The Pacific provides enough room for both sides to develop. It is the first time in history that an existing power and a rising power have so many shared interests. Standing on the same ground, even if the two countries have 100 reasons to diverge, they have 1,000 reasons to cooperate.
Reason 6: Arena for global governance
China is now a major player and supporter of the current international system, in which it is a full member. The more developed China becomes, the more it needs a peaceful and stable international environment. So does the United States.
“If China and the United States cooperate well, they can become a bedrock of global stability and a booster of world peace,” Xi said.
China-U.S. cooperation in international and regional affairs is expanding, including hotspot issues like Iranian and Korean nuclear tensions as well as global challenges ranging from climate change and counter-terrorism to peace-keeping and poverty reduction and development.
These pragmatic steps demonstrate the two sides do in fact share interests and can successfully work together.
Reason 7: Leaders’ interaction
President Xi and President Obama have agreed to promote the China-U.S. relationship. The two leaders have kept frequent communication and made in-depth exchanges on fundamental issues, including the substantive and productive discussions at Sunnylands, California, and in Yingtai, Beijing.
Their interaction could ensure that both sides understand each other’s strategic intention and avoid making mistakes on fundamental questions.
Xi’s visit this year is the third exchanged between the two presidents in the past three years. It shows just how much both sides value this relationship and how willing both sides are to deepen mutually beneficial cooperation.
Reason 8: Public foundation
Forty-four years ago, the visit of the U.S. table tennis team to China opened a new chapter in China-U.S. relations. Now there is a flight between the two countries every 17 minutes. The number of students studying in each other’s country has exceeded 500,000. In the next three years, China will support a total of 50,000 Chinese and American students to study in each other’s countries.
All these lay a good public opinion foundation for cooperation.
A major highlight of Xi’s visit to the United States is his extensive outreach to the American people. His visit will generate a new wave of interest in China and take people-to-people exchange to new heights.
Reason 9: Difference management
A different history, culture, social system and development stage make it just natural for China and the United States to have divergences, but it is not the mainstream of their ties. Even if there are issues they cannot resolve, they can manage them.

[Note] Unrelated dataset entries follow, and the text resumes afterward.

`src/rtl/pe_gen_if.sv`:
```
// Array-facing bundle for one Generations PE: selects, command/data, neighbour
// status in; status, read-back and activity out.
interface pe_gen_if #(
  parameter int STATE_BITS = 4,
  parameter int AGE_BITS   = 8
);
  logic                  rsel_i, csel_i;
  logic                  rsel_o, csel_o;
  logic [2:0]            cmd;
  logic [STATE_BITS-1:0] state_in;
  logic [17:0]           rule_in;
  logic                  w_i, e_i, n_i, s_i, nw_i, ne_i, sw_i, se_i;
  logic                  status_out;
  logic [STATE_BITS-1:0] state_out;
  logic [STATE_BITS-1:0] state_out_prev;
  logic [AGE_BITS-1:0]   age_out;
  logic                  active;

  modport master (
    output rsel_i, csel_i, rsel_o, csel_o, cmd, state_in, rule_in,
           w_i, e_i, n_i, s_i, nw_i, ne_i, sw_i, se_i,
    input  status_out, state_out, state_out_prev, age_out, active
  );

  modport slave (
    input  rsel_i, csel_i, rsel_o, csel_o, cmd, state_in, rule_in,
           w_i, e_i, n_i, s_i, nw_i, ne_i, sw_i, se_i,
    output status_out, state_out, state_out_prev, age_out, active
  );
endinterface

```
`src/rtl/pe_gen.sv`:
```
// Generations-automaton processing element: loadable birth/survive masks,
// saturating age counter and one-level undo of the cell state.
module pe_gen #(
  parameter int         N_STATES     = 3,
  parameter int         STATE_BITS   = 4,
  parameter int         AGE_BITS     = 8,
  parameter logic [8:0] BIRTH_INIT   = 9'b000001000,
  parameter logic [8:0] SURVIVE_INIT = 9'b000001100
) (
  input  logic     clk,
  input  logic     rst,
  pe_gen_if.slave  bus
);

  localparam logic [2:0] CMD_PROCESS = 3'd1;
  localparam logic [2:0] CMD_WRITE   = 3'd2;
  localparam logic [2:0] CMD_CLEAR   = 3'd3;
  localparam logic [2:0] CMD_UNDO    = 3'd4;
  localparam logic [2:0] CMD_LOAD    = 3'd5;

  localparam logic [STATE_BITS-1:0] ST_DEAD  = '0;
  localparam logic [STATE_BITS-1:0] ST_LIVE  = STATE_BITS'(1);
  localparam logic [STATE_BITS-1:0] ST_LAST  = STATE_BITS'(N_STATES - 1);
  // With only two states a failing live cell dies outright instead of decaying.
  localparam logic [STATE_BITS-1:0] ST_DYING = (N_STATES == 2) ? ST_DEAD : STATE_BITS'(2);
  localparam logic [AGE_BITS-1:0]   AGE_MAX  = '1;

  logic [STATE_BITS-1:0] state_q, state_d;
  logic [STATE_BITS-1:0] prev_q, prev_d;
  logic [AGE_BITS-1:0]   age_q, age_d;
  logic [8:0]            birth_q, birth_d;
  logic [8:0]            survive_q, survive_d;
  logic                  active_q, active_d;

  logic [3:0]            nb_count;
  logic [STATE_BITS-1:0] proc_next;
  logic [STATE_BITS-1:0] wr_val;
  logic                  sel_wr, sel_rd;

  assign sel_wr = bus.rsel_i & bus.csel_i;
  assign sel_rd = bus.rsel_o & bus.csel_o;

  assign nb_count = {3'b0, bus.w_i}  + {3'b0, bus.e_i}  + {3'b0, bus.n_i}  + {3'b0, bus.s_i}
                  + {3'b0, bus.nw_i} + {3'b0, bus.ne_i} + {3'b0, bus.sw_i} + {3'b0, bus.se_i};

  // Out-of-range write data is stored as dead so the state never leaves 0..N_STATES-1.
  assign wr_val = (32'(bus.state_in) >= N_STATES) ? ST_DEAD : bus.state_in;

  always_comb begin
    proc_next = ST_DEAD;
    if (state_q == ST_DEAD) begin
      proc_next = birth_q[nb_count] ? ST_LIVE : ST_DEAD;
    end else if (state_q == ST_LIVE) begin
      proc_next = survive_q[nb_count] ? ST_LIVE : ST_DYING;
    end else if (state_q < ST_LAST) begin
      proc_next = state_q + STATE_BITS'(1);
    end
  end

  always_comb begin
    state_d   = state_q;
    prev_d    = prev_q;
    age_d     = age_q;
    birth_d   = birth_q;
    survive_d = survive_q;
    case (bus.cmd)
      CMD_PROCESS: begin
        state_d = proc_next;
        prev_d  = state_q;
        if (state_q == ST_LIVE && proc_next == ST_LIVE)
          age_d = (age_q == AGE_MAX) ? age_q : age_q + AGE_BITS'(1);
        else
          age_d = '0;
      end
      CMD_WRITE: if (sel_wr) begin
        state_d = wr_val;
        prev_d  = wr_val;
        age_d   = '0;
      end
      CMD_CLEAR: if (sel_wr) begin
        state_d = ST_DEAD;
        prev_d  = ST_DEAD;
        age_d   = '0;
      end
      CMD_UNDO: begin
        state_d = prev_q;
        age_d   = '0;
      end
      CMD_LOAD: if (sel_wr) begin
        birth_d   = bus.rule_in[17:9];
        survive_d = bus.rule_in[8:0];
      end
      default: ;
    endcase
    active_d = (state_d != state_q);
  end

  always_ff @(posedge clk) begin
    if (rst) begin
      state_q   <= '0;
      prev_q    <= '0;
      age_q     <= '0;
      birth_q   <= BIRTH_INIT;
      survive_q <= SURVIVE_INIT;
      active_q  <= 1'b0;
    end else begin
      state_q   <= state_d;
      prev_q    <= prev_d;
      age_q     <= age_d;
      birth_q   <= birth_d;
      survive_q <= survive_d;
      active_q  <= active_d;
    end
  end

  assign bus.status_out     = (state_q == ST_LIVE);
  assign bus.state_out      = sel_rd ? state_q : '0;
  assign bus.state_out_prev = sel_rd ? prev_q  : '0;
  assign bus.age_out        = sel_rd ? age_q   : '0;
  assign bus.active         = active_q;

endmodule

```
`src/flat_wrapper.sv`:
```
// flat-port wrapper written by rule: the top's interface ports become plain ports
module pe_gen_flat 
#(
  parameter int         N_STATES     = 3,
  parameter int         STATE_BITS   = 4,
  parameter int         AGE_BITS     = 8,
  parameter logic [8:0] BIRTH_INIT   = 9'b000001000,
  parameter logic [8:0] SURVIVE_INIT = 9'b000001100
)
  (clk, rst, bus_rsel_i, bus_csel_i, bus_rsel_o, bus_csel_o, bus_cmd, bus_state_in, bus_rule_in, bus_w_i, bus_e_i, bus_n_i, bus_s_i, bus_nw_i, bus_ne_i, bus_sw_i, bus_se_i, bus_status_out, bus_state_out, bus_state_out_prev, bus_age_out, bus_active);
  pe_gen_if #(.STATE_BITS(STATE_BITS), .AGE_BITS(AGE_BITS)) bus_i ();
  input  logic clk;
  input  logic rst;
  input wire logic [$bits(bus_i.rsel_i)-1:0] bus_rsel_i;
  input wire logic [$bits(bus_i.csel_i)-1:0] bus_csel_i;
  input wire logic [$bits(bus_i.rsel_o)-1:0] bus_rsel_o;
  input wire logic [$bits(bus_i.csel_o)-1:0] bus_csel_o;
  input wire logic [$bits(bus_i.cmd)-1:0] bus_cmd;
  input wire logic [$bits(bus_i.state_in)-1:0] bus_state_in;
  input wire logic [$bits(bus_i.rule_in)-1:0] bus_rule_in;
  input wire logic [$bits(bus_i.w_i)-1:0] bus_w_i;
  input wire logic [$bits(bus_i.e_i)-1:0] bus_e_i;
  input wire logic [$bits(bus_i.n_i)-1:0] bus_n_i;
  input wire logic [$bits(bus_i.s_i)-1:0] bus_s_i;
  input wire logic [$bits(bus_i.nw_i)-1:0] bus_nw_i;
  input wire logic [$bits(bus_i.ne_i)-1:0] bus_ne_i;
  input wire logic [$bits(bus_i.sw_i)-1:0] bus_sw_i;
  input wire logic [$bits(bus_i.se_i)-1:0] bus_se_i;
  output wire logic [$bits(bus_i.status_out)-1:0] bus_status_out;
  output wire logic [$bits(bus_i.state_out)-1:0] bus_state_out;
  output wire logic [$bits(bus_i.state_out_prev)-1:0] bus_state_out_prev;
  output wire logic [$bits(bus_i.age_out)-1:0] bus_age_out;
  output wire logic [$bits(bus_i.active)-1:0] bus_active;
  assign bus_i.rsel_i = bus_rsel_i;
  assign bus_i.csel_i = bus_csel_i;
  assign bus_i.rsel_o = bus_rsel_o;
  assign bus_i.csel_o = bus_csel_o;
  assign bus_i.cmd = bus_cmd;
  assign bus_i.state_in = bus_state_in;
  assign bus_i.rule_in = bus_rule_in;
  assign bus_i.w_i = bus_w_i;
  assign bus_i.e_i = bus_e_i;
  assign bus_i.n_i = bus_n_i;
  assign bus_i.s_i = bus_s_i;
  assign bus_i.nw_i = bus_nw_i;
  assign bus_i.ne_i = bus_ne_i;
  assign bus_i.sw_i = bus_sw_i;
  assign bus_i.se_i = bus_se_i;
  assign bus_status_out = bus_i.status_out;
  assign bus_state_out = bus_i.state_out;
  assign bus_state_out_prev = bus_i.state_out_prev;
  assign bus_age_out = bus_i.age_out;
  assign bus_active = bus_i.active;
  pe_gen #(.N_STATES(N_STATES), .STATE_BITS(STATE_BITS), .AGE_BITS(AGE_BITS), .BIRTH_INIT(BIRTH_INIT), .SURVIVE_INIT(SURVIVE_INIT)) u_core (.clk(clk), .rst(rst), .bus(bus_i));
endmodule
```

Over 90 intergovernmental dialogue and cooperation mechanisms have been set up so that where there are unhelpful comments or examples of narrow-minded strategic thinking, they cannot prevent the two countries from cooperation.
The two sides will continue to maintain strategic communication in the areas of the military, open seas, outer space, and cyber domains to increase trust.
Reason 10: Mutual respect
China and the United States are great nations with great peoples. In 1972, Richard Nixon’s visit to China was a handshake across the vast Pacific Ocean, opening the door to normalization of relations.

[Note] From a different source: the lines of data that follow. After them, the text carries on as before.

[src/rtl/fifo_wr_arbiter.sv]
// Round-robin arbiter sharing one FIFO write port among num_req producers.
// Each grant lasts up to max_burst accepted beats; an idle cycle separates grants.
module fifo_wr_arbiter #(
    parameter int num_req    = 4,
    parameter int data_width = 8,
    parameter int max_burst  = 4
) (
    input  logic                          clk,
    input  logic                          clr,
    input  logic [num_req-1:0]            req,
    input  logic [num_req*data_width-1:0] req_data,
    output logic [num_req-1:0]            gnt,
    output logic [num_req-1:0]            accept,
    output logic [$clog2(num_req)-1:0]    owner,
    output logic                          busy,
    input  logic                          fifo_full,
    output logic                          fifo_w_en,
    output logic [data_width-1:0]         fifo_data
);
    localparam int ow = $clog2(num_req);
    localparam int bw = (max_burst > 1) ? $clog2(max_burst) : 1;
    localparam logic [bw-1:0] last_beat = bw'(max_burst - 1);
    localparam logic [ow-1:0] last_req  = ow'(num_req - 1);

    typedef enum logic {IDLE, BURST} state_t;

    state_t               state, state_nx;
    logic [num_req-1:0]   gnt_nx;
    logic [ow-1:0]        owner_nx, rr_ptr, rr_nx, pick;
    logic [bw-1:0]        beat_cnt, cnt_nx;
    logic                 found, release_now;
    int                   idx;

    assign accept    = gnt & req & {num_req{~fifo_full}};
    assign fifo_w_en = |accept;
    assign fifo_data = req_data[owner*data_width +: data_width];
    assign busy      = (state == BURST);

    // First requester at or after rr_ptr, wrapping explicitly so any num_req works.
    always_comb begin
        pick  = '0;
        found = 1'b0;
        idx   = 0;
        for (int k = 0; k < num_req; k++) begin
            idx = int'(rr_ptr) + k;
            if (idx >= num_req) idx = idx - num_req;
            if (!found && req[idx]) begin
                found = 1'b1;
                pick  = ow'(idx);
            end
        end
    end

    always_comb begin
        state_nx    = state;
        gnt_nx      = gnt;
        owner_nx    = owner;
        rr_nx       = rr_ptr;
        cnt_nx      = beat_cnt;
        release_now = 1'b0;
        case (state)
            IDLE: begin
                if (found) begin
                    state_nx       = BURST;
                    gnt_nx         = '0;
                    gnt_nx[pick]   = 1'b1;
                    owner_nx       = pick;
                    cnt_nx         = '0;
                end
            end
            BURST: begin
                // A dropped request releases without a write; a full FIFO just stalls.
                release_now = !req[owner] || (!fifo_full && beat_cnt == last_beat);
                if (release_now) begin
                    state_nx = IDLE;
                    gnt_nx   = '0;
                    cnt_nx   = '0;
                    rr_nx    = (owner == last_req) ? '0 : owner + 1'b1;
                end else if (!fifo_full) begin
                    cnt_nx = beat_cnt + 1'b1;
                end
            end
            default: state_nx = IDLE;
        endcase
    end

    always_ff @(posedge clk) begin
        if (clr) begin
            state    <= IDLE;
            gnt      <= '0;
            owner    <= '0;
            rr_ptr   <= '0;
            beat_cnt <= '0;
        end else begin
            state    <= state_nx;
            gnt      <= gnt_nx;
            owner    <= owner_nx;
            rr_ptr   <= rr_nx;
            beat_cnt <= cnt_nx;
        end
    end
endmodule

American leaders have emphasized many times that they welcome a strong, prosperous and stable China playing a bigger role in international and regional affairs.
Now it is time for the U.S. side to match this important statement with concrete actions and follow it earnestly in its interactions with China.

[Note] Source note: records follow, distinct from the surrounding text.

### config.mk
export PLATFORM = sky130hd
export DESIGN_NAME = seg_scan_ctrl
export DESIGN_NICKNAME = d
export VERILOG_FILES = /design/src/rtl/seg_scan_ctrl.sv
export SDC_FILE = /design/constraint.sdc
export NUM_CORES = 1
export LEC_CHECK = 0
export BUFFER_PORTS_ARGS = -buffer_cell sky130_fd_sc_hd__buf_2
export CAP_MARGIN = 20
export CORE_ASPECT_RATIO = 2
export CORE_MARGIN = 2
export CORE_UTILIZATION = 45
export CTS_CLUSTER_SIZE = 10
export DETAILED_ROUTE_END_ITERATION = 10
export PLACE_DENSITY_LB_ADDON = 0.08
export RECOVER_POWER = 100
export SYNTH_ARGS = -nofsm -noshare
export SYNTH_HDL_FRONTEND = slang
export SYNTH_SLANG_ARGS = --single-unit
### constraint.sdc
create_clock -name clk -period 3.4 [get_ports clk]
set_input_delay 0.68 -clock clk [delete_from_list [all_inputs] [get_ports clk]]
set_output_delay 0.68 -clock clk [all_outputs]
set_load 0.01 [all_outputs]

“The world makes way for the man who knows where he is going,” as American philosopher Ralph Waldo Emerson said.
Now the three conditions (time, place and person) are ripe, it is time for China and the United States to stand on the same side to escape the historical fatalism of confrontation between big powers.
If Thucydides trap is replaced with a new model of major-country relationship, China and the United States will have made a great contribution to the world’s future and mankind’s wisdom.